A TM exchange platform where one can retrieve two translation units for every translation unit uploaded (for the uploaded data, they offer an anonymization service where any identifying phrase can be replaced)
A TM management and verification system that assesses and improves the quality of TM data (again with the help of the corpus)
API and plugins to a few translation environment tools, including Trados and memoQ, to access the corpus
TM marketplace (hurts a little bit to write that...) where users can upload documents, search for matches, and purchase those.

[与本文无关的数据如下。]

==> flow/design.v (excerpt) <==
module mat_mul #
	(
        parameter integer DIM_LOG = 2,     
        parameter integer DIM = 2**DIM_LOG,
        parameter integer SIZE = DIM*DIM,
        parameter integer SIZE_LOG = 2*DIM_LOG,
        parameter integer DATA_WIDTH = 32
    )
    (
		input wire  s00_axi_aclk,
		input wire  s00_axi_aresetn,
		output wire  s00_axis_tready,
		input wire [DATA_WIDTH-1 : 0] s00_axis_tdata,
		input wire  s00_axis_tlast,
        input wire  s00_axis_tvalid,
		output wire  m00_axis_tvalid,
        output wire [DATA_WIDTH-1 : 0] m00_axis_tdata,
        output wire [(DATA_WIDTH/8)-1 : 0] m00_axis_tstrb,
        output wire  m00_axis_tlast,
        input wire  m00_axis_tready,
        input wire sel, 
        input wire start
    );
	reg busy;               
	reg item_done;          
	reg matrix_done;        
	reg start_transfer;     
	reg transfer;           
	reg last_transfer;      
	reg mac_enable;         
    reg [DATA_WIDTH-1 : 0] mem_A [0 : SIZE-1];  
    reg [DATA_WIDTH-1 : 0] mem_B [0 : SIZE-1];  
    reg [DATA_WIDTH-1 : 0] mem_R [0 : SIZE-1];  
    reg [DATA_WIDTH-1 : 0] mat_A;    
    reg [DATA_WIDTH-1 : 0] mat_B;    
    reg [DATA_WIDTH-1 : 0] mat_R;    
    reg [SIZE_LOG-1 : 0] addr_stream_in;     
    reg [SIZE_LOG-1 : 0] addr_stream_out;    
    wire [SIZE_LOG-1 : 0] addr_A;    
    wire [SIZE_LOG-1 : 0] addr_B;    
    reg [SIZE_LOG-1 : 0] addr_R;     
    reg [DIM_LOG-1 : 0] row_cnt;     
    reg [DIM_LOG-1 : 0] col_cnt;     
    reg [DIM_LOG-1 : 0] tmp_cnt;     
    wire [DATA_WIDTH-1 : 0] mad;     
    reg [DATA_WIDTH-1 : 0] mac;      
  ...
make LEC_CHECK=0 ABC_AREA=1 CAP_MARGIN=5 CELL_PAD_IN_SITES_DETAIL_PLACEMENT=1 CELL_PAD_IN_SITES_GLOBAL_PLACEMENT=2 CORE_MARGIN=2 CORE_UTILIZATION=26 CTS_CLUSTER_DIAMETER=105 CTS_CLUSTER_SIZE=23 GPL_TIMING_DRIVEN=0 MAX_ROUTING_LAYER=met4 MIN_ROUTING_LAYER=met2 PLACE_DENSITY=0.6 SETUP_SLACK_MARGIN=2.56 SLEW_MARGIN=0 TNS_END_PERCENT=35 finish   # period 10.0 ns
run.sh (not shown) runs the stock make flow with config.mk's settings and CLKGATE_MAP_FILE=.
Edit:
ABC_AREA = unset   (was 1)
CAP_MARGIN = 20   (was 5)
CELL_PAD_IN_SITES_GLOBAL_PLACEMENT = unset   (was 2)
CTS_CLUSTER_DIAMETER = unset   (was 105)
CTS_CLUSTER_SIZE = unset   (was 23)
GPL_TIMING_DRIVEN = unset   (was 0)
MAX_ROUTING_LAYER = unset   (was met4)
MIN_ROUTING_LAYER = unset   (was met2)
SETUP_SLACK_MARGIN = unset   (was 2.56)
TNS_END_PERCENT = unset   (was 35)
What happened: Setup slack gets worse by 1.1 ns; routed wire length shrinks by 38%; count of clock-buffer cells in the layout rose by 69; via count went down by 46%; sequential share of layout area rose by 2.1 points.
Edit:
CELL_PAD_IN_SITES_DETAIL_PLACEMENT = unset   (was 1)
CORE_UTILIZATION = 72   (was 26)
CTS_CLUSTER_SIZE = 23   (was unset)
PLACE_DENSITY = unset   (was 0.6)
SLEW_MARGIN = 20   (was 0)
clock period = 6.95 ns   (was 10.0 ns; I/O delays follow)
Outcome: The changed run completed and failed the layout checks on negative setup slack; synthesized cell count does not change; global-route usage rises by 29 points; cell area falls by 1.4%; cell count falls by 28%; wire length rises by 15%; worst hold slack gains 0.019 ns; register-to-register slack loses 2.2 ns; first-iteration DRC count rises by 120%; sequential share of layout area rises by 0.77 points.
Edit:
CORE_UTILIZATION = 24   (was 72)
CTS_CLUSTER_SIZE = unset   (was 23)
PLACE_DENSITY = 0.6   (was unset)
clock period = 9.07 ns   (was 6.95 ns; I/O delays follow)
With this change the flow went through all stages and came out clean.
Flip-flop count stays the same.
Register-to-register slack is better by 1.2 ns.
Clock skew came out higher by 0.038 ns.
Edit:
ABC_AREA = 1   (was unset)
CORE_UTILIZATION = 72   (was 24)
CTS_CLUSTER_SIZE = 23   (was unset)
PLACE_DENSITY = unset   (was 0.6)
PLACE_DENSITY_LB_ADDON = 0.06   (was unset)
clock period = 5.04 ns   (was 9.07 ns; I/O delays follow)
After rerunning: The new run ran to the end with violations: negative setup slack. Hold slack degrades by 0.023 ns. Area after synthesis is higher by 3.8%. Clock skew is lower by 0.033 ns. Routed wire length is higher by 11%. Global-route usage is higher by 26 points. Design area is higher by 2.5%. Synthesized cell count is higher by 54%. Utilization is higher by 54 points.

An (upcoming) peer-to-peer system where users can sell and trade data with each other.
Data sold on the TM marketplace costs app. $1.50 for 1000 words with a 100% match and then in several stages down to about $.45 for 1000 words with a 75-84% match. The money goes to the owner of the data (if it is owned by a third party), with TMXMall receiving 10-20% from the transaction fees.
Here are some usage numbers that Jing supplied me with: There is a total number of about 30,000 users with 500,000 API calls every day. Here's what I find most amazing about these numbers: These are substantial numbers by any stretch of the imagination, and I can almost bet that -- unless you're a Chinese translator -- you haven't even heard about this, let alone realized that this service is processing some real data. It seems a little bit like a case of parallel universes.
The service is used not only by individual translators but by translation companies and, as you won't be surprised to hear, machine translation companies that use the data to train their engines.
The vast majority of the data is in English<>Chinese, but there is also data available in Chinese<>Japanese, Korean, French, German, Hindi, and Spanish.